What Carstensen and her colleagues found is that the shrinking of social networks with aging is due primarily to “pruning” peripheral relationships and focusing attention instead on a core of close friends and family members. This process seems to be a deliberate choice: as people approach the end of their lives, they want to focus more on the connections that are the most meaningful.
In an experiment testing this hypothesis, Carstensen and her collaborator Barbara Fredrickson asked people to choose who they’d rather spend thirty minutes with: an immediate family member, the author of a book they’d recently read, or somebody they had met recently who seemed to share their interests. Older people preferred the family member; young people were just as excited to meet the author or make a new friend. But in a critical twist, if the young people were asked to imagine that they were about to move across the country, they preferred the family member too. In another study, Carstensen and her colleagues found the same result in the other direction as well: if older people were asked to imagine that a medical breakthrough would allow them to live twenty years longer, their preferences became indistinguishable from those of young people. The point is that these differences in social preference are not about age as such—they’re about where people perceive themselves to be on the interval relevant to their decision.
Being sensitive to how much time you have left is exactly what the computer science of the explore/exploit dilemma suggests. We think of the young as stereotypically fickle; the old, stereotypically set in their ways. In fact, both are behaving completely appropriately with respect to their intervals. The deliberate honing of a social network down to the most meaningful relationships is the rational response to having less time to enjoy them.
Recognizing that old age is a time of exploitation helps provide new perspectives on some of the classic phenomena of aging. For example, while going to college—a new social environment filled with people you haven’t met—is typically a positive, exciting time, going to a retirement home—a new social environment filled with people you haven’t met—can be painful. And that difference is partly the result of where we are on the explore/exploit continuum at those stages of our lives.
The explore/exploit tradeoff also tells us how to think about advice from our elders. When your grandfather tells you which restaurants are good, you should listen—these are pearls gleaned from decades of searching. But when he only goes to the same restaurant at 5:00 p.m. every day, you should feel free to explore other options, even though they’ll likely be worse.

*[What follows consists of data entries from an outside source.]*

$ cat src/rtl/alu_flag_pkg.sv
// Shared definitions for the architectural flag unit: condition codes, flag bit
// positions and the branch-query state encoding.
package alu_flag_pkg;

  localparam logic [3:0] COND_EQ = 4'd0;
  localparam logic [3:0] COND_NE = 4'd1;
  localparam logic [3:0] COND_CS = 4'd2;
  localparam logic [3:0] COND_CC = 4'd3;
  localparam logic [3:0] COND_MI = 4'd4;
  localparam logic [3:0] COND_PL = 4'd5;
  localparam logic [3:0] COND_VS = 4'd6;
  localparam logic [3:0] COND_VC = 4'd7;
  localparam logic [3:0] COND_HI = 4'd8;
  localparam logic [3:0] COND_LS = 4'd9;
  localparam logic [3:0] COND_GE = 4'd10;
  localparam logic [3:0] COND_LT = 4'd11;
  localparam logic [3:0] COND_GT = 4'd12;
  localparam logic [3:0] COND_LE = 4'd13;
  localparam logic [3:0] COND_AL = 4'd14;
  localparam logic [3:0] COND_NV = 4'd15;

  localparam int FLG_N = 3;
  localparam int FLG_Z = 2;
  localparam int FLG_C = 1;
  localparam int FLG_V = 0;

  typedef enum logic [1:0] {
    IDLE = 2'd0,
    WAIT = 2'd1,
    EVAL = 2'd2
  } state_e;

endpackage

$ cat src/rtl/alu_cond_eval.sv
// Combinational ARM-style condition evaluator; also used by the branch
// predictor checker, so it must stay free of state.
module alu_cond_eval
  import alu_flag_pkg::*;
(
  input  logic [3:0] cond_code_i,
  input  logic [3:0] flags_i,
  output logic       taken_o
);

  logic n, z, c, v;

  assign n = flags_i[FLG_N];
  assign z = flags_i[FLG_Z];
  assign c = flags_i[FLG_C];
  assign v = flags_i[FLG_V];

  always_comb begin
    taken_o = 1'b0;
    case (cond_code_i)
      COND_EQ: taken_o = z;
      COND_NE: taken_o = !z;
      COND_CS: taken_o = c;
      COND_CC: taken_o = !c;
      COND_MI: taken_o = n;
      COND_PL: taken_o = !n;
      COND_VS: taken_o = v;
      COND_VC: taken_o = !v;
      COND_HI: taken_o = c & !z;
      COND_LS: taken_o = !c | z;
      COND_GE: taken_o = (n == v);
      COND_LT: taken_o = (n != v);
      COND_GT: taken_o = !z & (n == v);
      COND_LE: taken_o = z | (n != v);
      COND_AL: taken_o = 1'b1;
      COND_NV: taken_o = 1'b0;
      default: taken_o = 1'b0;
    endcase
  end

endmodule

$ cat src/rtl/alu_flag_unit.sv
// Architectural {N,Z,C,V} flag owner with pending-writer scoreboard and branch
// condition query port. Define CARRY_FWD_EN to forward retiring carry to carry_out.
module alu_flag_unit
  import alu_flag_pkg::*;
#(
  parameter int NUM_LANES = 2,
  parameter int PEND_W    = 3
) (
  input  logic                 clk,
  input  logic                 rst,
  input  logic                 issue_setflags,
  input  logic [NUM_LANES-1:0] wb_valid,
  input  logic [NUM_LANES-1:0] wb_setflags,
  input  logic [NUM_LANES-1:0] wb_neg,
  input  logic [NUM_LANES-1:0] wb_zero,
  input  logic [NUM_LANES-1:0] wb_carry,
  input  logic [NUM_LANES-1:0] wb_overflow,
  output logic                 carry_out,
  output logic [3:0]           flags_out,
  input  logic                 cond_req_valid,
  output logic                 cond_req_ready,
  input  logic [3:0]           cond_code,
  output logic                 cond_resp_valid,
  output logic                 cond_taken,
  output logic                 pend_err
);

  localparam int PEND_MAX = (1 << PEND_W) - 1;

  logic [3:0]        flags_q, flags_d;
  logic [PEND_W-1:0] pend_q, pend_d;
  logic              pendErr_q, pendErr_d;
  state_e            state_q, state_d;
  logic [3:0]        code_q, code_d;
  logic              respValid_q, respValid_d;
  logic              taken_q, taken_d;
  logic              evalTaken;
  int                retireCnt;
  int                pendSum;

  // Later lanes overwrite earlier ones so the youngest op in the bundle wins.
  always_comb begin
    flags_d   = flags_q;
    retireCnt = 0;
    for (int i = 0; i < NUM_LANES; i++) begin
      if (wb_valid[i] && wb_setflags[i]) begin
        flags_d   = {wb_neg[i], wb_zero[i], wb_carry[i], wb_overflow[i]};
        retireCnt = retireCnt + 1;
      end
    end
  end

  always_comb begin
    pendSum   = int'(pend_q) + (issue_setflags ? 1 : 0) - retireCnt;
    pend_d    = PEND_W'(pendSum);
    pendErr_d = pendErr_q;
    if (pendSum > PEND_MAX) begin
      pend_d    = PEND_W'(PEND_MAX);
      pendErr_d = 1'b1;
    end else if (pendSum < 0) begin
      pend_d    = '0;
      pendErr_d = 1'b1;
    end
  end

  alu_cond_eval uCondEval (
    .cond_code_i(code_q),
    .flags_i    (flags_q),
    .taken_o    (evalTaken)
  );

  // Decisions use next-cycle pending so a same-edge last retirement skips WAIT.
  always_comb begin
    state_d        = state_q;
    code_d         = code_q;
    respValid_d    = 1'b0;
    taken_d        = 1'b0;
    cond_req_ready = 1'b0;
    case (state_q)
      IDLE: begin
        cond_req_ready = 1'b1;
        if (cond_req_valid) begin
          code_d  = cond_code;
          state_d = (pend_d == '0) ? EVAL : WAIT;
        end
      end
      WAIT: begin
        if (pend_d == '0) state_d = EVAL;
      end
      EVAL: begin
        respValid_d = 1'b1;
        taken_d     = evalTaken;
        state_d     = IDLE;
      end
      default: state_d = IDLE;
    endcase
  end

  always_ff @(posedge clk or posedge rst) begin
    if (rst) begin
      flags_q     <= '0;
      pend_q      <= '0;
      pendErr_q   <= 1'b0;
      state_q     <= IDLE;
      code_q      <= '0;
      respValid_q <= 1'b0;
      taken_q     <= 1'b0;
    end else begin
      flags_q     <= flags_d;
      pend_q      <= pend_d;
      pendErr_q   <= pendErr_d;
      state_q     <= state_d;
      code_q      <= code_d;
      respValid_q <= respValid_d;
      taken_q     <= taken_d;
    end
  end

  assign flags_out       = flags_q;
  assign pend_err        = pendErr_q;
  assign cond_resp_valid = respValid_q;
  assign cond_taken      = taken_q;

`ifdef CARRY_FWD_EN
  assign carry_out = flags_d[FLG_C];
`else
  assign carry_out = flags_q[FLG_C];
`endif

endmodule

Perhaps the deepest insight that comes from thinking about later life as a chance to exploit knowledge acquired over decades is this: life should get better over time. What an explorer trades off for knowledge is pleasure. The Gittins index and the Upper Confidence Bound, as we’ve seen, inflate the appeal of lesser-known options beyond what we actually expect, since pleasant surprises can pay off many times over. But at the same time, this means that exploration necessarily leads to being let down on most occasions. Shifting the bulk of one’s attention to one’s favorite things should increase quality of life. And it seems like it does: Carstensen has found that older people are generally more satisfied with their social networks, and often report levels of emotional well-being that are higher than those of younger adults.
So there’s a lot to look forward to in being that late-afternoon restaurant regular, savoring the fruits of a life’s explorations.
*The basic summary of this section: git while the Gittins’s good.